脚柱全長約180cm、脚柱直径約29cm、タイヤ直径約138cm、タイヤの穴の直径約67cm、タイヤ幅は狭いところで46cm、広いところで52cm(少しひしゃげている)。

その他は略。「約」というのは泥や貝殻がこびりついていて、場所によっては数センチ程度の誤差を含みます。上記以外に知りたい寸法があれば質問してください。測ってあればお答えできます。なお英語表記などは一切確認できませんでした。(Twitter投稿にによるとmade in USAなどと書かれた部分数か所に白いテープを張り保護したとのこと。恐らく12月12日に実施。なるほど確かにテープを張られた部分はあったので、その下に記載されていたのだろう。)

 

【結論】

 B-29の主脚柱とタイヤですね。
 こちらにある模型パーツそっくり。

www.hobbyland.jp

 

【背景確認】
Twitter上には1945年8月2日に袖ヶ浦・木更津境の小櫃川付近に墜落した20AAF58BW462BG768BQの44-86344号機ではないかとの投稿があります。乗員12名中1名が戦死し、脱出した1名が漁師に殺されたそうです。(後日談:調べると殺したのは漁師ではなく海軍兵士だという説もでてくる)
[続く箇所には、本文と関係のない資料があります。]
### config.mk
export PLATFORM = sky130hd
export DESIGN_NAME = ocd_front
export DESIGN_NICKNAME = d
export VERILOG_FILES = /design/src/hw/rtl/ocd_pkg.sv /design/src/hw/rtl/ocd_front.sv
export SDC_FILE = /design/constraint.sdc
export NUM_CORES = 1
export LEC_CHECK = 0
export ABC_AREA = 0
export BUFFER_PORTS_ARGS = -buffer_cell sky130_fd_sc_hd__buf_2
export CAP_MARGIN = 40
export CORE_ASPECT_RATIO = 1.4
export CORE_MARGIN = 4
export CORE_UTILIZATION = 51
export CTS_BUF_LIST = sky130_fd_sc_hd__clkbuf_8
export DETAILED_ROUTE_END_ITERATION = 8
export PLACE_DENSITY = 0.88
export SYNTH_ARGS = -nofsm -noshare
export SYNTH_HDL_FRONTEND = slang
export SYNTH_SLANG_ARGS = --single-unit
### constraint.sdc
create_clock -name clk -period 7.28 [get_ports clk]
set_input_delay 1.456 -clock clk [delete_from_list [all_inputs] [get_ports clk]]
set_output_delay 1.456 -clock clk [all_outputs]
set_load 0.01 [all_outputs]
--- config.mk ---
export PLATFORM = sky130hd
export DESIGN_NAME = bts_cell
export DESIGN_NICKNAME = d
export VERILOG_FILES = /design/src/bts_pkg.sv /design/src/bts_cell.sv
export SDC_FILE = /design/constraint.sdc
export NUM_CORES = 1
export LEC_CHECK = 0
export ABC_AREA = 0
export BUFFER_PORTS_ARGS = -buffer_cell sky130_fd_sc_hd__buf_2
export CAP_MARGIN = 15
export CORE_ASPECT_RATIO = 0.8
export CORE_UTILIZATION = 45
export DETAILED_ROUTE_END_ITERATION = 8
export PLACE_DENSITY = 0.77
export SLEW_MARGIN = 20
export SYNTH_ARGS = -nofsm -noshare
export SYNTH_HDL_FRONTEND = slang
export SYNTH_SLANG_ARGS = --single-unit
--- constraint.sdc ---
create_clock -name clock -period 3.65 [get_ports clock]
set_input_delay 0.365 -clock clock [delete_from_list [all_inputs] [get_ports clock]]
set_output_delay 0.365 -clock clock [all_outputs]
set_load 0.01 [all_outputs]
--- src/bts_pkg.sv ---
// ---------------------------------------------------------------------------
// bts_pkg
// Types, codes and helpers shared by the sighting table block.
// ---------------------------------------------------------------------------
package bts_pkg;

   // Width of the slot index carried by a search beat.
   localparam int SLOT_W = 8;

   // Result status codes.
   localparam logic [2:0] ST_NOT_TRACKER = 3'd0;
   localparam logic [2:0] ST_UPDATED     = 3'd1;
   localparam logic [2:0] ST_INSERTED    = 3'd2;
   localparam logic [2:0] ST_DROPPED     = 3'd3;
   localparam logic [2:0] ST_CLEARED     = 3'd4;

   // Configuration register indexes.
   localparam logic [1:0] CSR_COUNT_THR = 2'd0;
   localparam logic [1:0] CSR_SPAN_THR  = 2'd1;
   localparam logic [1:0] CSR_LIMIT     = 2'd2;

   // Company identifiers and subtypes.
   localparam logic [15:0] CO_KIND0   = 16'h004C;
   localparam logic [15:0] CO_KIND1   = 16'h0097;
   localparam logic [15:0] CO_KIND2   = 16'h0075;
   localparam logic [15:0] CO_KIND3   = 16'h0349;
   localparam logic [7:0]  SUB_A      = 8'h12;
   localparam logic [7:0]  SUB_B      = 8'h07;

   typedef struct packed {
      logic              cmd;
      logic [7:0]        mfg_length;
      logic [15:0]       company_id;
      logic [7:0]        vendor_subtype;
      logic [47:0]       device_address;
      logic signed [7:0] signal_dbm;
      logic [31:0]       time_ms;
   } req_type;

   typedef struct packed {
      logic [2:0]  status;
      logic [1:0]  tracker_kind;
      logic [5:0]  slot;
      logic [15:0] sighting_count;
      logic        is_persistent;
      logic [6:0]  entries_used;
   } rsp_type;

   // One search beat walking down the chain of cells.
   typedef struct packed {
      logic              valid;
      logic              hit;
      logic [47:0]       addr;
      logic [31:0]       now;
      logic [SLOT_W-1:0] slot;
      logic [15:0]       count;
      logic [31:0]       span;
   } token_type;

   // Classification: bit 2 set means a tracker, bits 1:0 the kind.
   function automatic logic [2:0] classify(input logic [7:0] len,
                                           input logic [15:0] co,
                                           input logic [7:0] sub);
      logic [2:0] r;
      r = 3'b000;
      if (len >= 8'd2) begin
         if (co == CO_KIND0) begin
            if (len >= 8'd3 && (sub == SUB_A || sub == SUB_B)) r = 3'b100;
         end else if (co == CO_KIND1) begin
            r = 3'b101;
         end else if (co == CO_KIND2) begin
            r = 3'b110;
         end else if (co == CO_KIND3) begin
            r = 3'b111;
         end
      end
      return r;
   endfunction

endpackage

--- src/bts_cell.sv ---
// ---------------------------------------------------------------------------
// bts_cell
// One table entry; compares and updates as a search beat passes through.
// ---------------------------------------------------------------------------
module bts_cell
   import bts_pkg::*;
#(
   parameter int IDX = 0,
   parameter int CW  = 7
) (
   input  logic          clock,
   input  logic          reset,
   input  logic [CW-1:0] entry_cnt,
   input  token_type     tok_in,
   output token_type     tok_out,
   input  logic          ins_en,
   input  logic [CW-1:0] ins_idx,
   input  logic [47:0]   ins_addr,
   input  logic [31:0]   ins_time
);

   logic [47:0] addr_ff;
   logic [31:0] first_ff;
   logic [15:0] count_ff;
   token_type   tok_ff;
   token_type   tok_in_w;
   logic        match;

   // A live entry whose address equals the beat's address is a hit, unless an earlier cell already hit.
   assign match = tok_in.valid && !tok_in.hit && (32'(entry_cnt) > IDX) &&
                  (addr_ff == tok_in.addr);

   // Next beat: passes through, or carries this entry's updated values.
   always_comb begin
      tok_in_w = tok_in;
      if (match) begin
         tok_in_w.hit   = 1'b1;
         tok_in_w.slot  = SLOT_W'(IDX);
         tok_in_w.count = (count_ff == 16'hFFFF) ? count_ff : count_ff + 16'd1;
         tok_in_w.span  = tok_in.now - first_ff;
      end
   end

   // Beat register.
   always_ff @(posedge clock) begin
      if (reset) begin
         tok_ff <= '0;
      end else begin
         tok_ff <= tok_in_w;
      end
   end

   // Entry storage: written on insert or on a hit.
   always_ff @(posedge clock) begin
      if (ins_en && (32'(ins_idx) == IDX)) begin
         addr_ff  <= ins_addr;
         first_ff <= ins_time;
         count_ff <= 16'd1;
      end else if (match) begin
         count_ff <= tok_in_w.count;
      end
   end

   assign tok_out = tok_ff;

endmodule

* Word level (Yosys, flattened, before mapping)
Cells that the tools add are included.
** Word-level totals
- Memory bits (writable) :: 0
- Input bits :: 235
- Memory bits (read-only) :: 0
- Latch bits :: 0
- Flip-flop bits (word level) :: 234
- Logic and storage cells :: 25
- Memories :: 0
** Operators by class
- Multiply operators :: 0
- Divide/modulo/power cells :: 0
- Mux-type cells :: 3
- Shift-type cells :: 0
- Add/subtract/negate cells :: 2
- Magnitude comparators :: 1
- Eq/ne operators :: 2
- Reduce and logical (&&, ||, !) cells :: 7
- Bitwise gates (word level) :: 0
** Operators by type and width (number)
- equality test 48 bit :: 1
- two-way mux 48 bit :: 1
- subtractor 32 bit :: 1
- adder 16 x 1 -> 16 bit, second input constant :: 1
- equality test 16 bit, second input constant :: 1
- two-way mux 16 bit :: 1
- greater-than comparator 7 x 1 -> 1 bit, second input constant :: 1
- logical NOT 7 bit :: 1
- logical AND 1 bit :: 4
- OR reduction 2 bit :: 1
- logical NOT 1 bit :: 1
- two-way mux 1 bit :: 1

* Logic depth before layout (Yosys ltp)
Gate-level depths: netlist of run 1.
- Depth after elaboration :: 5
- Mapped depth :: 11
- Depth with buffers taken out :: 11

* Worst setup path after synthesis of run 1
Ideal clock, no wire load.
- Path kind :: input -> register
- Start point :: in ins_idx[1]
- End point :: reg addr_ff[0], enable pin
- Library setup time :: 476 ps
- Required time :: 3174 ps
- Arrival :: 3404 ps
- Slack :: -230 ps
- Buffers on the path :: 2
- Stages on the path :: 4
- Path through :: nor4_1 and4b_1 clkbuf_1 clkbuf_1
** Between the ends
- Cells in the longest elaborated chain, start to end :: 2
** RTL lines
- start, declared :: RTL line bts_cell.sv:17 : input logic [CW-1:0] ins_idx,
- logical NOT 7 bit :: RTL line bts_cell.sv:55 : if (ins_en && (32'(ins_idx) == IDX)) begin
- logical AND 1 bit :: RTL line bts_cell.sv:55
- end signal, assigned :: RTL line bts_cell.sv:56 : addr_ff <= ins_addr;
- end, declared :: RTL line bts_cell.sv:22 : logic [47:0] addr_ff;
Every way passes these cells.
A chain may end at the register's enable or synchronous reset.

* Worst setup path in the final report of run 1
- Start point :: reg first_ff[1]
- End point :: reg tok_ff (netlist bit tok_out[29])
** Between the ends
- Cells in the longest elaborated chain, start to end :: 2
** RTL lines
- start, declared :: RTL line bts_cell.sv:23 : logic [31:0] first_ff;
- start signal, assigned :: RTL line bts_cell.sv:57 : first_ff <= ins_time;
- subtractor 32 bit :: RTL line bts_cell.sv:40 : tok_in_w.span = tok_in.now - first_ff;
- two-way mux 48 bit :: RTL line bts_cell.sv:36 : if (match) begin
- end signal, assigned :: RTL line bts_cell.sv:49 : tok_ff <= tok_in_w;
- end, declared :: RTL line bts_cell.sv:25 : token_type tok_ff;
Every way passes these cells.

==> results of run 1 <==
Yosys cell counts (all sizes together), types with 4 or more instances:
master	number
nor3	25
xor2	19
edfxtp	80
nor4	9
nor2b	86
and2	7
mux2i	28
xnor2	60
dfxtp	154
o21ai	20
a31oi	7
nor3b	6
and3	13
o21a	9
a2111oi	4
nand4	16
a21oi	48
inv	58
nand2	41
or3	7
nand2b	4
nor2	93
clkbuf	25
a211oi	5
ha	32
a21o	5
buf	10
o211ai	6
nand3	11
cell usage in the layout, fill, tap and decap left out, types with 4 or more instances in the layout:
cell	instances
buf_2	371
dfxtp_1	154
nor2_1	93
nor2b_1	86
edfxtp_1	80
xnor2_1	60
inv_1	58
a21oi_1	48
nand2_1	41
ha_1	32
mux2i_1	28
clkbuf_16	25
o21ai_0	20
xor2_1	19
nor3_1	18
nand4_1	15
and3_1	13
nand3_1	11
buf_4	11
o21a_1	9
nor4_1	8
or3_1	7
and2_1	7
a31oi_1	7
nor3_2	7
o211ai_1	6
nor3b_1	6
clkinv_1	6
a211oi_1	5
a21o_1	5
clkinv_2	5
dlygate4sd3_1	5
nand2b_1	4
state kept, by name, summed over array words and instances, names as in the netlist:
signal,cells
count_ff,16
first_ff,32
addr_ff,48
tok_out,138
timing repair:
action                     CTS  global route
setup endpoints to repair    0             0
hold endpoints to repair     3             2
hold buffers                 3             2
metrics by stage:
stage	std cells	hold slack (ns)	cell area (um^2)	total power [uW]
floorplan	933	0.4639	9902	3139
global placement	1557	0.5243	12100	3417
detailed placement	1557	0.5432	12100	3430
CTS	1603	0.0002347	12850	5696
global route	1606	0.001068	12870	5851
finish	1608	0.02073	12870	5652
worst paths after layout:
| check | end | slack [ns] | cells past startpoint |
|---|---|---|---|
| max | tok_out[29] | 0.72 | 10 |
| min | addr_ff[19] | 0.02 | 1 |
| max reg2reg | tok_out[29] | 0.72 | 10 |
| min reg2reg | count_ff[3] | 0.56 | 2 |
report_power, final:
part           switching [uW]  internal (uW)  leakage [uW]
Clock                    1000           1260      0.000352
Sequential               21.7           2780       0.00200
Combinational             308            276       0.00357
Total                    1330           4320       0.00592
cell type report:
cell class | count | area, um^2
sequential | 234 | 5485
antenna | 3 | 7.507
tap | 275 | 344.1
multi-input combinational | 606 | 4069
inverter | 58 | 217.7
clock buffer | 29 | 650.6
timing repair buffer | 389 | 2029
fill | 1869 | 8686
clock inverter | 14 | 71.32
cell families (layout without fill, tap and decap cells):
logic type      after synthesis  count (layout)  synth area share [%]
simple gates                330             330                 17.74
flops                       234             234                 55.40
compound gates              134             134                 8.935
buf+inv                      93             490                 3.627
xor+xnor                     79              79                 6.988
fa+ha+maj                    33              33                 4.246
mux                          30              30                 3.058
other cells                   0               3                     0
worst max-delay path, cell delays in order, from the launching register on:
cell and delay (ns):
edfxtp_1 0.42, inv_1 0.08, ha_1 0.21, nor2b_1 0.14, o31a_1 0.29, o221ai_1 0.33
o2111ai_1 0.41, a311oi_1 0.47, xor2_1 0.18, nor3_1 0.07, a31o_2 0.23
per-layer routing:
layer  global-route usage, %  routed length [um]
met5                       0                   0
met4                   5.708                 533
met3                   5.744                2368
met2                   38.06               13060
met1                   32.33               12000
==> reports/results.ini, run 1 <==
[place]
hpwlAfterDp_um=21380
pre_cts_slack_ns=0.7323
io_buffers=372
place.gp.congestion=0.9045

[timing]
setup-violations-final=0
rsz0062_at_grt=no
fmax_ghz=0.3416
hold_viol=0
slew_headroom_pct=49.31
fin_crit_ns=2.928
fin_setup_tns_ns=0
fin_worst_skew_ns=0.01431
maxSlewViolCount=0
fin_ws_ns=0.7224
timing.final.crit_share_pct=80.21
tightest_slew_ns=0.7604

[floorplan]
core-area_um2=21560
die_h_um=134.7
die_x_um=167.8
io_pins=373
die_area_um2=22600
initial_core_util_pct=45.92
num_rows=48

[clocking]
cts_resized=0
postCtsSetupBuffers=0
clockBufferDepth=3
worstSkewPairLatency_ns=0.52
cts-root-buf=clkbuf_16
path_clk_slew_ns=0.06
h-tree-depth=1
cts_tree=done
cts_inserted_buffers=24
clock-sinks=234

[logic_synthesis]
synthFlopType=dfxtp_1
yosysWarnings=0
ys_ff_latch=234
yosysUniqueCellTypes=63
syn_avg_cell_area_um2=10.61
synth.net_count=1201
ys_seq_area_share_pct=55.40
synthTopCellsByArea=dfxtp_1 31%, edfxtp_1 24%, nor2b_1 5.4%
synth_enable_flop_cells=80
post-synth-top-area-fraction_pct=31.14
synth.largest_area_cell=dfxtp_1
syn_inst=933
async_reset_ff_share_pct=0
synth_area_um2=9901

[min_path]
min_from=ins_addr[19]
hold_path_class=in -> reg

[final_layout]
drive_above_1_share_pct=32.86
final_nets=1581
utilization_pct=59.71
area_growth_pct=30.04

[drt]
drtIter0Drc=656
ant_nets=0
routedWlPerCell_um=17.39
drtPass1Iterations=7
vias=8248
drc=0
vias_per_cell=5.129
drt_wl_total_um=27970

[setup_path]
cp-start-kind=flip-flop
worst_setup_path_end_kind=flip-flop
reg2reg_from=first_ff[1]
crit_path_start=first_ff[1]
critPathMaxFanout=4
required_ns=4.06
setup.worst_path.class=reg -> reg
arrival_ns=3.34

[global_routing]
grt_pass1_wl_um=41820
grt_overflow_total=0
grt_max_degree=69
antenna_found_initial=2
grt.total_usage_pct=23.72
grt_pass1_vias=7721

[job]
maxCapViolCount=0

[power]
p_leak_uw=0.005921
irDropWorstVdd_v=0.0003109
p_per_area_nw_per_um2=439.0

[outcome]
status=completed

Note: power is estimated with default switching activity, not from simulation.
==> run 2: changes to the inputs <==
Settings changed: ABC_AREA 0 to 1, PLACE_DENSITY 0.77 to 0.72.
Clock period 3.65 ns to 3 ns, I/O delays scaled along.
==> run 2 against run 1 <==
Effect of this change:
- total power up 32%
- critical endpoint is now tok_out[1]
- highest routed layer unchanged
- register-to-register slack lost 0.13 ns
- worst hold slack better by 0.0052 ns
- core utilization increased by 3.9 points
==> reports/results.ini, run 2 <==
[outcome]
status=completed

[clocking]
h-tree-depth=1  ; unchanged
clockBufferDepth=3  ; unchanged
clock-sinks=234  ; unchanged
cts-root-buf=clkbuf_16
cts_inserted_buffers=25  ; +4.2%
worstSkewPairLatency_ns=0.55  ; +0.03 ns
postCtsSetupBuffers=0  ; unchanged
path_clk_slew_ns=0.06  ; about the same
cts_tree=done

[final_layout]
drive_above_1_share_pct=18.77  ; -14 points
antenna_cells=0  ; -3
fillers=2320  ; +24%
final_nets=2583  ; +63%
layout_common_cells=597 x nand2_1, 371 x buf_2, 359 x inv_1, 282 x nor2_1, 163 x dlygate4sd3_1
area_growth_pct=38.74
largest_register_ffs=138  ; unchanged
mostFrequentLayoutCell=nand2_1
stdcell_count=2690  ; +67%

[setup_path]
cp-start-kind=input pin
path_cells=dlygate4sd3_1 > buf_2 > inv_1 > nand2_1 > nand2_1 > nor2_1 > nand2_1 > nor2_1 > nand3_1 > nor2_1 > buf_4 > nand2_1 > nand2_1 > nor2_1
arrival_ns=2.84  ; -0.50 ns
setup.worst_path.class=in -> reg
path_common_cell=nand2_1
critPathMaxFanout=7  ; +3
crit_buf_inv=4  ; +3
cp.depth=14  ; +4
required_ns=3.42  ; -0.64 ns
reg2reg_slack_ns=0.59  ; -0.13 ns
crit-reg2reg-capture=tok_out[1]
reg2reg_from=addr_ff[12]
worst_setup_path_end_kind=flip-flop
path_delay_family=simple AND/OR/NAND/NOR gates
cp_slowest_cell=nor2_1
max_stage_delay_ns=0.55  ; +0.08 ns
r2r.worst_path.cells=11  ; +1

[power]
p_leak_uw=0.009304  ; +57%
switchingPower_uw=1931  ; +45%
switching_share_pct=25.82  ; +2.2 points
p_seq_share_pct=45.6  ; -3.9 points
combPwrFrac_pct=14.4  ; +4.1 points
power.share.clock_pct=40.0  ; about the same
power.internal_uw=5546  ; +28%
p_per_area_nw_per_um2=446.4  ; +1.7%
irDropWorstVdd_v=0.0004201  ; +35%

[drt]
ant_nets=0  ; unchanged
vias=12942  ; +57%
vias_per_cell=4.811  ; -6.2%
drt_wl_total_um=41850  ; +50%
drtIter0Drc=1018  ; +55%
drtPass1Iterations=6  ; -1
drc=0  ; unchanged
routedWlPerCell_um=15.56  ; -11%

[min_path]
min_from=tok_in[35]
hold_path_depth=3  ; +2
worstHoldEndpoint=tok_out[35]
hold_path_class=in -> reg

[place]
hpwlAfterDp_um=30850  ; +44%
dpl.cell_count=2482  ; +59%
place.gp.congestion=0.9837  ; +8.8%
io_buffers=372  ; unchanged

[global_routing]
grt.total_usage_pct=29.70  ; +6.0 points
grt_pass1_wl_um=63250  ; +51%
grt_overflow_total=0  ; unchanged
grt_max_degree=80  ; +16%
antenna_found_initial=0  ; -2
grt_pass1_vias=12176  ; +58%

[logic_synthesis]
synthFlopType=dfxtp_1
yosysUniqueCellTypes=34  ; -46%
post-synth-top-area-fraction_pct=25.54  ; -5.6 points
async_reset_ff_share_pct=0  ; unchanged
synth_area_um2=12070  ; +22%
yosysWarnings=0  ; unchanged
ys_ff_latch=234  ; unchanged
synth_enable_flop_cells=80  ; unchanged
synth.net_count=2041  ; +70%
syn_avg_cell_area_um2=6.809  ; -36%
syn_inst=1773  ; +90%
yosysMostFrequentCell=nand2_1
synth.cells.most_frequent=597 x nand2_1, 359 x inv_1, 282 x nor2_1
ys_seq_area_share_pct=45.44  ; -10 points
synthTopCellsByArea=dfxtp_1 26%, edfxtp_1 20%, nand2_1 19%
synth.largest_area_cell=dfxtp_1

[timing]
rsz0062_at_grt=no
fin_worst_skew_ns=0.01903  ; +0.004715 ns
tightest_slew_ns=0.7260  ; -0.03435 ns
maxSlewViolCount=0  ; unchanged
setup-violations-final=0  ; unchanged
timing.final.crit_share_pct=80.57
fin_setup_tns_ns=0  ; unchanged
slew_headroom_pct=51.60  ; +2.3 points
fin_crit_ns=2.417
fmax_ghz=0.4137
hold_viol=0  ; unchanged

[job]
maxCapViolCount=0  ; unchanged

[floorplan]
io_pins=373  ; unchanged
num_rows=53  ; +10%
initial_core_util_pct=45.85  ; -0.067 points
core-area_um2=26330  ; +22%
die_area_um2=27490  ; +22%
die_x_um=185.1  ; +10%
die_h_um=148.5  ; +10%

-- run 2: cell families (layout without fill, tap and decap cells) --
group / count (synthesis) / count (layout) / share of synthesized area [%]
compound gates: 60 / 60 / 2.581
flops: 234 / 234 / 45.44
fa+ha+maj: 33 / 33 / 3.483
xor+xnor: 20 / 20 / 1.513
buf+inv: 396 / 956 / 12.61
simple gates: 1030 / 1030 / 34.37
-- run 2: cell type report --
cell class              count  area, um^2  share of cell area, %
repair buffers            544        3588                  21.43
flip-flops and latches    234        5485                  32.75
clock inverters             7       56.30                 0.3362
clock buffers              38       725.7                  4.333
inverters                 367        1378                  8.225
well taps                 357       446.7                  2.667
multi-input cells        1143        5069                  30.26
-- run 2: metrics by stage --
step | power (uW) | hold WS (ns) | cell area [um^2] | setup WS, ns | util (%)
3_3_place_gp | 4342 | 0.4679 | 14340 | 0.6495 | 54.45
3_5_place_dp | 4351 | 0.4712 | 14340 | 0.6772 | 54.45
4_1_cts | 7487 | 0.001531 | 16750 | 0.6776 | 63.62
6_report | 7477 | 0.02592 | 16750 | 0.5830 | 63.62
2_1_floorplan | 3932 | 0.3989 | 12070 | 0.5040 | -
5_1_grt | 7767 | 0.01211 | 16750 | 0.4193 | 63.62
-- run 2: how the worst max path moves through the flow --
| stage | slack [ns] | endpoint | start |
|---|---|---|---|
| after floorplan | 0.50 | addr_ff[0] | ins_idx[1] |
| after global placement | 0.65 | tok_out[45] | entry_cnt[6] |
| after detailed placement | 0.68 | tok_out[50] | entry_cnt[6] |
| after CTS | 0.68 | tok_out[1] | addr_ff[44] |
| after global routing | 0.42 | tok_out[1] | addr_ff[12] |
| final | 0.58 | tok_out[1] | tok_in[100] |
-- run 2: per-layer routing --
metal	up-vias	GRT usage (%)	part of all wire [%]
met5	-	0	0
met4	0	9.463	3.3
met3	97	8.031	9.7
met2	626	47.05	44
met1	5812	39.28	43
li1	6407	-	-
-- run 2: power by group through the flow --
stage               clock (uW)  combinational [uW]  sequential [uW]
floorplan                    0                 402             3530
global placement             0                 867             3480
detailed placement           0                 875             3480
CTS                       3030                1050             3410
global route              3170                1180             3420
finish                    2990                1070             3410
-- run 2: worst reg2reg max path, stage by stage (launching register included) --
cell      delay (ns)
edfxtp_1        0.40
nand2_1         0.09
nand2_1         0.11
nor2_1          0.32
nand2_1         0.09
nor2_1          0.09
nand3_1         0.21
nor2_1          0.55
buf_4           0.28
nand2_1         0.07
nand2_1         0.05
nor2_1          0.05
-- run 2: what timing repair did --
item                                    in CTS  in global routing
hold endpoints to repair                   163                  0
gates resized for setup                      0                  0
endpoints found under the setup margin       0                  0
hold buffers                               163                  0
 この話(墜落機に関する話)のウラを取りたいのですが、適切なサイトをご存知の方がおられましたら、どうかお教えください。 

 なお東京湾に墜落した機体というと1966年2月4日の19時ごろに墜落したB-727(JA8302)がありますが、こちらは前脚、左右主脚とも回収されていますので関係ありません。(山名正夫著「最後の30秒」朝日新聞社刊(1972)より)

日本航空宇宙学会誌1971 年 19 巻 207 号 p. 155-165に掲載された当該事故の報告書。三脚とも回収された旨が記載されている。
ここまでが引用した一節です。